Pollution prevention is reducing or eliminating waste at the source by modifying production processes, promoting the use of non-toxic or less-toxic substances, implementing conservation techniques, and re-using materials rather than putting them into the waste stream.
The unique and potentially useful properties of nanomaterials include dramatically increased surface areas and reactivities, improved strength-weight ratios, increased electrical conductivity, and changes in color and opacity. Materials designed to take advantage of these properties are finding application in a variety of areas, such as electronics, medicine, and environmental protection.
This conference is focused on three major areas of pollution prevention:
- Products – Products that are less toxic, less polluting, and wear-resistant;
- Processes – Processes that are more efficient and waste-reducing;
- Energy and Resource Efficiency – Processes or products that use less energy and fewer raw materials because of greater efficiency.
Examples of products with potential for preventing pollution include coatings that are free of volatile organic compounds and diisocyanates, safer surfactants, and self-cleaning surfaces. Nanotechnology and nanomaterials can help create alternatives to light-emitting or absorbing applications that previously relied upon heavy metal-based semiconductors. Nanocomposites may be used in a variety of products, resulting in reduced need for addition of flame retardant chemicals. In addition, products including a variety of tools, automobile and airplane components, and coatings can be made harder and more wear-, erosion-, and fatigue-resistant than conventional counterparts.

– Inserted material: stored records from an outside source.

--- src/hdl/reg_field.sv ---
// One writable register field with its own reset value.
// Assumes the caller forms the clear and write strobes on clk_sys.
module reg_field #(
  parameter int             W   = 8,
  parameter logic [W-1:0]   RST = '0
) (
  // Clock and clear
  input  wire logic         clk_sys,
  input  wire logic         clear,
  // Write port
  input  wire logic         we,
  input  wire logic [W-1:0] d,
  // Stored value
  output logic      [W-1:0] q
);

  // Clear has priority so a reset command wins over a same-cycle write
  always_ff @(posedge clk_sys) begin
    if (clear) begin
      q <= RST;
    end else if (we) begin
      q <= d;
    end
  end

endmodule // reg_field

--- src/hdl/relay_driver_spi_register_map.sv ---
// Register bank behind the 16-bit serial control port of the relay driver.
// Assumes sclk, csn and mosi are synchronous to clk_sys and much slower than it.
//
// What this block does
// - Word: bit15 write, bit14 its inverse, primary 13:10, secondary 9:8, data 7:0.
// - Pulse generator registers take ten data bits 9:0 under primary address only.
// - Output control: one bit per channel, 1 switches on, resets to 0.
// - Inrush mode: 0 latches off on error, 1 restarts automatically.
// - Input pin 0 mapping ties channels to pin 0; resets with channel 2 set.
// - Input pin 1 mapping ties channels to pin 1; resets with channel 3 set.
// - Input status monitor is read-only and carries the previous frame error flag.
// - Open-load current register enables diagnostic current per channel, resets to 0.
// - Output status monitor is read-only, 1 where comparator shows open-load level.
// - On-state open-load monitor is read-only, valid for high-side channels only.
// - Channel select code 0 to 7 picks checked channel; 15 default disables.
// - Hardware configuration bit 7 requests active mode; 0 leaves it.
// - Writing bit 6 executes a reset command; bit clears itself.
// - Bits 3:0 pair neighbouring channels' protection; bits 5:4 reserved, read 0.
// - Latch clear is write-only; 1 clears that channel's error latch.
// - Error flag set unless frame had 16 plus multiple of 8 clocks, 248 at most.
// - First pulse generator: bits 9:8 divider, bits 7:0 duty cycle.
module relay_driver_spi_register_map (
  // Clock and reset
  input  wire logic       clk_sys,
  input  wire logic       reset,
  // Serial control port
  input  wire logic       sclk,
  input  wire logic       csn,
  input  wire logic       mosi,
  output logic            misoOut,
  output logic            misoEn,
  // Parallel input pins
  input  wire logic [1:0] inputPins,
  // Analog diagnosis results
  input  wire logic [7:0] outputStatus,
  input  wire logic [7:0] onOpenLoad,
  // Channel control towards the power stage
  output logic [7:0]      channelOn,
  output logic [7:0]      inrushRestart,
  output logic [7:0]      openloadCurrentEnable,
  output logic [3:0]      checkedChannelSelect,
  output logic [7:0]      errorLatchClear,
  // Device configuration
  output logic            activeModeRequest,
  output logic [3:0]      channelPairing,
  output logic            resetCommand,
  output logic [9:0]      pulseGen0Config,
  output logic [9:0]      pulseGen1Config
);
  import relay_regs_pkg::*;

  // Serial engine state
  logic [15:0]      shift_r;
  logic [7:0]       bitCnt_r;
  logic             sclkPrev_r;
  logic             csnPrev_r;
  logic             misoOut_r;
  logic             misoEn_r;

  // Answer queued for the next frame
  resp_kind_e       respKind_r;
  logic [3:0]       respPrim_r;
  logic [1:0]       respSec_r;
  logic             terFlag_r;

  // Outputs held in flops
  logic [7:0]       channelOn_r;
  logic [7:0]       latchClear_r;
  logic             softReset_r;

  // Register contents
  logic [7:0]       outCtrl;
  logic [7:0]       inrushCtrl;
  logic [7:0]       map0;
  logic [7:0]       map1;
  logic [7:0]       iolEnable;
  logic [3:0]       olonSel;
  logic [3:0]       pairing;
  logic [0:0]       activeMode;
  logic [9:0]       pgen0;
  logic [9:0]       pgen1;

  // Edge and frame events
  wire              sclkRise   = ~csn & sclk & ~sclkPrev_r;
  wire              sclkFall   = ~csn & ~sclk & sclkPrev_r;
  wire              frameStart = csnPrev_r & ~csn;
  wire              frameEnd   = ~csnPrev_r & csn;

  // Clock count check for plain and daisy-chained frames
  wire              countOk    = (bitCnt_r >= 8'(WORD_BITS)) &&
                                 (bitCnt_r[2:0] == 3'h0) &&
                                 (bitCnt_r != CNT_MAX);

  // Command word fields of the last sixteen bits clocked in
  wire              cmdWrite   = shift_r[RW_BIT] & ~shift_r[RW_INV_BIT];
  wire              cmdRead    = ~shift_r[RW_BIT] & shift_r[RW_INV_BIT];
  wire [3:0]        cmdPrim    = shift_r[PRIM_HI:PRIM_LO];
  wire [1:0]        cmdSec     = shift_r[SEC_HI:SEC_LO];
  wire [7:0]        cmdData    = shift_r[DATA_HI:0];
  wire [9:0]        cmdWide    = shift_r[WIDE_DATA_HI:0];
  wire              cmdIsWide  = (cmdPrim == PRIM_PGEN0) || (cmdPrim == PRIM_PGEN1);

  // A malformed frame is dropped whole, so a bad count never writes
  wire              wrOk       = frameEnd & countOk & cmdWrite;
  wire              rdOk       = frameEnd & countOk & cmdRead;

  // Register write strobes
  wire              weOut      = wrOk && cmdPrim == PRIM_OUT_GRP  && cmdSec == SEC_0;
  wire              weInrush   = wrOk && cmdPrim == PRIM_OUT_GRP  && cmdSec == SEC_1;
  wire              weMap0     = wrOk && cmdPrim == PRIM_MAP_GRP  && cmdSec == SEC_0;
  wire              weMap1     = wrOk && cmdPrim == PRIM_MAP_GRP  && cmdSec == SEC_1;
  wire              weIol      = wrOk && cmdPrim == PRIM_DIAG_GRP && cmdSec == SEC_0;
  wire              weOlonAddr = wrOk && cmdPrim == PRIM_DIAG_GRP && cmdSec == SEC_3;
  wire              weHw       = wrOk && cmdPrim == PRIM_HW_GRP   && cmdSec == SEC_0;
  wire              weClear    = wrOk && cmdPrim == PRIM_HW_GRP   && cmdSec == SEC_1;
  wire              wePgen0    = wrOk && cmdPrim == PRIM_PGEN0;
  wire              wePgen1    = wrOk && cmdPrim == PRIM_PGEN1;

  // Reserved selector codes are dropped; the previous choice stays in force
  wire              selCodeOk  = ~cmdData[OLON_SEL_HI] ||
                                 (cmdData[OLON_SEL_HI:0] == OLON_OFF_CODE);
  wire              weOlon     = weOlonAddr & selCodeOk;

  // Reset command request from the configuration write
  wire              softRstReq = weHw & cmdData[HW_RST_BIT];

  // Either reset returns every register to its default
  wire              regClear   = reset | softReset_r;

  // Plain byte registers
  reg_field #(.W(8), .RST(RST_OUT)) u_outCtrl (
    .clk_sys (clk_sys),
    .clear   (regClear),
    .we      (weOut),
    .d       (cmdData),
    .q       (outCtrl)
  );

  reg_field #(.W(8), .RST(RST_INRUSH)) u_inrush (
    .clk_sys (clk_sys),
    .clear   (regClear),
    .we      (weInrush),
    .d       (cmdData),
    .q       (inrushCtrl)
  );

  reg_field #(.W(8), .RST(RST_MAP0)) u_map0 (
    .clk_sys (clk_sys),
    .clear   (regClear),
    .we      (weMap0),
    .d       (cmdData),
    .q       (map0)
  );

  reg_field #(.W(8), .RST(RST_MAP1)) u_map1 (
    .clk_sys (clk_sys),
    .clear   (regClear),
    .we      (weMap1),
    .d       (cmdData),
    .q       (map1)
  );

  reg_field #(.W(8), .RST(RST_IOL)) u_iol (
    .clk_sys (clk_sys),
    .clear   (regClear),
    .we      (weIol),
    .d       (cmdData),
    .q       (iolEnable)
  );

  // Only the low nibble of the selector is stored; bits 7:4 are reserved
  reg_field #(.W(4), .RST(RST_OLON_SEL)) u_olonSel (
    .clk_sys (clk_sys),
    .clear   (regClear),
    .we      (weOlon),
    .d       (cmdData[OLON_SEL_HI:0]),
    .q       (olonSel)
  );

  // Configuration fields; bits 5:4 and the reset bit are never stored
  reg_field #(.W(4), .RST(RST_PAIRING)) u_pairing (
    .clk_sys (clk_sys),
    .clear   (regClear),
    .we      (weHw),
    .d       (cmdData[HW_PAR_HI:0]),
    .q       (pairing)
  );

  reg_field #(.W(1), .RST(RST_ACTIVE)) u_active (
    .clk_sys (clk_sys),
    .clear   (regClear),
    .we      (weHw),
    .d       (cmdData[HW_ACT_BIT]),
    .q       (activeMode)
  );

  // Ten-bit pulse generator settings
  reg_field #(.W(10), .RST(RST_PGEN)) u_pgen0 (
    .clk_sys (clk_sys),
    .clear   (regClear),
    .we      (wePgen0),
    .d       (cmdWide),
    .q       (pgen0)
  );

  reg_field #(.W(10), .RST(RST_PGEN)) u_pgen1 (
    .clk_sys (clk_sys),
    .clear   (regClear),
    .we      (wePgen1),
    .d       (cmdWide),
    .q       (pgen1)
  );

  // Read-back values, formed when the answer is loaded
  wire [7:0]        instValue  = {terFlag_r, 5'h00, inputPins};
  wire [7:0]        olonValue  = onOpenLoad & HIGH_SIDE_MASK;
  wire [7:0]        hwValue    = {activeMode, 3'h0, pairing};
  wire [7:0]        selValue   = {4'h0, olonSel};

  // Byte read multiplexer; write-only and unmapped addresses read zero
  logic [7:0]       readByte;
  always_comb begin
    readByte = 8'h00;
    unique case ({respPrim_r, respSec_r})
      {PRIM_OUT_GRP,  SEC_0}: readByte = outCtrl;
      {PRIM_OUT_GRP,  SEC_1}: readByte = inrushCtrl;
      {PRIM_MAP_GRP,  SEC_0}: readByte = map0;
      {PRIM_MAP_GRP,  SEC_1}: readByte = map1;
      {PRIM_MAP_GRP,  SEC_2}: readByte = instValue;
      {PRIM_DIAG_GRP, SEC_0}: readByte = iolEnable;
      {PRIM_DIAG_GRP, SEC_1}: readByte = outputStatus;
      {PRIM_DIAG_GRP, SEC_2}: readByte = olonValue;
      {PRIM_DIAG_GRP, SEC_3}: readByte = selValue;
      {PRIM_HW_GRP,   SEC_0}: readByte = hwValue;
      default:                readByte = 8'h00;
    endcase
  end

  // Ten-bit read for the pulse generator registers
  wire [9:0]        readWide   = (respPrim_r == PRIM_PGEN1) ? pgen1 : pgen0;

  // Word shifted out in the next frame
  logic [15:0]      respWord;
  always_comb begin
    respWord = 16'h0000;
    unique case (respKind_r)
      RESP_DIAG: respWord = 16'(terFlag_r) << DIAG_TER_BIT;
      RESP_REG:  respWord = {2'b10, respPrim_r, respSec_r, readByte};
      RESP_WIDE: respWord = {2'b10, respPrim_r, readWide};
      default:   respWord = 16'h0000;
    endcase
  end

  // Channel drive merges register control with the mapped input pins
  wire [7:0]        driveNxt   = outCtrl |
                                 (map0 & {8{inputPins[0]}}) |
                                 (map1 & {8{inputPins[1]}});

  // Edge trackers for the serial pins
  always_ff @(posedge clk_sys) begin
    if (reset) begin
      sclkPrev_r <= 1'b0;
      csnPrev_r  <= 1'b1;
    end else begin
      sclkPrev_r <= sclk;
      csnPrev_r  <= csn;
    end
  end

  // One shift register serves in and out, which gives daisy-chain pass-through
  always_ff @(posedge clk_sys) begin
    if (reset) begin
      shift_r <= 16'h0000;
    end else if (frameStart) begin
      shift_r <= respWord;
    end else if (sclkRise) begin
      shift_r <= {shift_r[14:0], mosi};
    end
  end

  // Clock counter saturates so a runaway frame cannot wrap into a legal count
  always_ff @(posedge clk_sys) begin
    if (reset || frameStart) begin
      bitCnt_r <= 8'h00;
    end else if (sclkRise && bitCnt_r != CNT_MAX) begin
      bitCnt_r <= bitCnt_r + 8'h01;
    end
  end

  // Data out changes on falling clock; the first bit is ready at select
  always_ff @(posedge clk_sys) begin
    if (reset) begin
      misoOut_r <= 1'b0;
      misoEn_r  <= 1'b0;
    end else begin
      misoEn_r <= ~csn;
      if (frameStart) begin
        misoOut_r <= respWord[WORD_BITS-1];
      end else if (sclkFall) begin
        misoOut_r <= shift_r[WORD_BITS-1];
      end
    end
  end

  // Error flag reflects each frame; any reset forces it high
  always_ff @(posedge clk_sys) begin
    if (regClear) begin
      terFlag_r <= 1'b1;
    end else if (frameEnd) begin
      terFlag_r <= ~countOk;
    end
  end

  // After any reset the first answer is the input status register
  always_ff @(posedge clk_sys) begin
    if (regClear) begin
      respKind_r <= RESP_REG;
      respPrim_r <= PRIM_MAP_GRP;
      respSec_r  <= SEC_2;
    end else if (rdOk) begin
      respKind_r <= cmdIsWide ? RESP_WIDE : RESP_REG;
      respPrim_r <= cmdPrim;
      respSec_r  <= cmdIsWide ? SEC_0 : cmdSec;
    end else if (frameEnd) begin
      respKind_r <= RESP_DIAG;
      respPrim_r <= PRIM_OUT_GRP;
      respSec_r  <= SEC_0;
    end
  end

  // Strobes: latch clear and reset command last one cycle each
  always_ff @(posedge clk_sys) begin
    if (reset) begin
      latchClear_r <= 8'h00;
      softReset_r  <= 1'b0;
    end else begin
      latchClear_r <= weClear ? cmdData : 8'h00;
      softReset_r  <= softRstReq;
    end
  end

  // Registered channel drive
  always_ff @(posedge clk_sys) begin
    if (regClear) begin
      channelOn_r <= 8'h00;
    end else begin
      channelOn_r <= driveNxt;
    end
  end

  // Output assignments
  assign misoOut               = misoOut_r;
  assign misoEn                = misoEn_r;
  assign channelOn             = channelOn_r;
  assign inrushRestart         = inrushCtrl;
  assign openloadCurrentEnable = iolEnable;
  assign checkedChannelSelect  = olonSel;
  assign errorLatchClear       = latchClear_r;
  assign activeModeRequest     = activeMode[0];
  assign channelPairing        = pairing;
  assign resetCommand          = softReset_r;
  assign pulseGen0Config       = pgen0;
  assign pulseGen1Config       = pgen1;

endmodule // relay_driver_spi_register_map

Processes that could prevent pollution include more efficient industrial chemical production through the use of nanoscale catalysts, and the bottom-up self-assembly of materials, resulting in processing efficiency, reduction of waste in manufacturing, and stronger materials with fewer defects. In addition, the ability to enhance and tune chemical activity can result in catalysts that improve the efficiency of chemical reactions in automobile catalytic converters, power generation plants, and manufacturing facilities.
Energy and Resource Efficiency
Efficiency of resource use could be improved through nanotechnologies such as light-emitting diodes. Nanocomposites are valued in automotive applications for their improved physical properties and their ability to produce parts with reduced weight (leading to improved fuel efficiency). Carbon nanotubes added to inherently non-conductive polymers allow nanocomposite parts to be painted using electrostatic methods, significantly reducing paint emissions. Conventional and rechargeable batteries are used in a growing number of portable electronic devices, and nanomaterials are beginning to make an impact by enabling batteries to last longer and withstand an increased number of charging cycles. In addition, nanomaterials can be used to make aerogels: porous and extremely lightweight materials that can save energy when used as insulation.
While nanomaterials have beneficial applications, they also raise concerns over potential implications for human health and the environment. Bioaccumulation potential, toxicity, worker and community exposure, and ultimate fate are among the concerns that merit consideration. The pursuit of pollution prevention applications of nanotechnology should be undertaken with consideration of the potential impacts across the entire life cycle of the nanomaterials, including product ion, use, and end-of-life disposition. A broad consideration of the benefits and potential impacts can help to ensure that economic and environmental benefits are maximized, while minimizing the likelihood of unintended adverse consequences.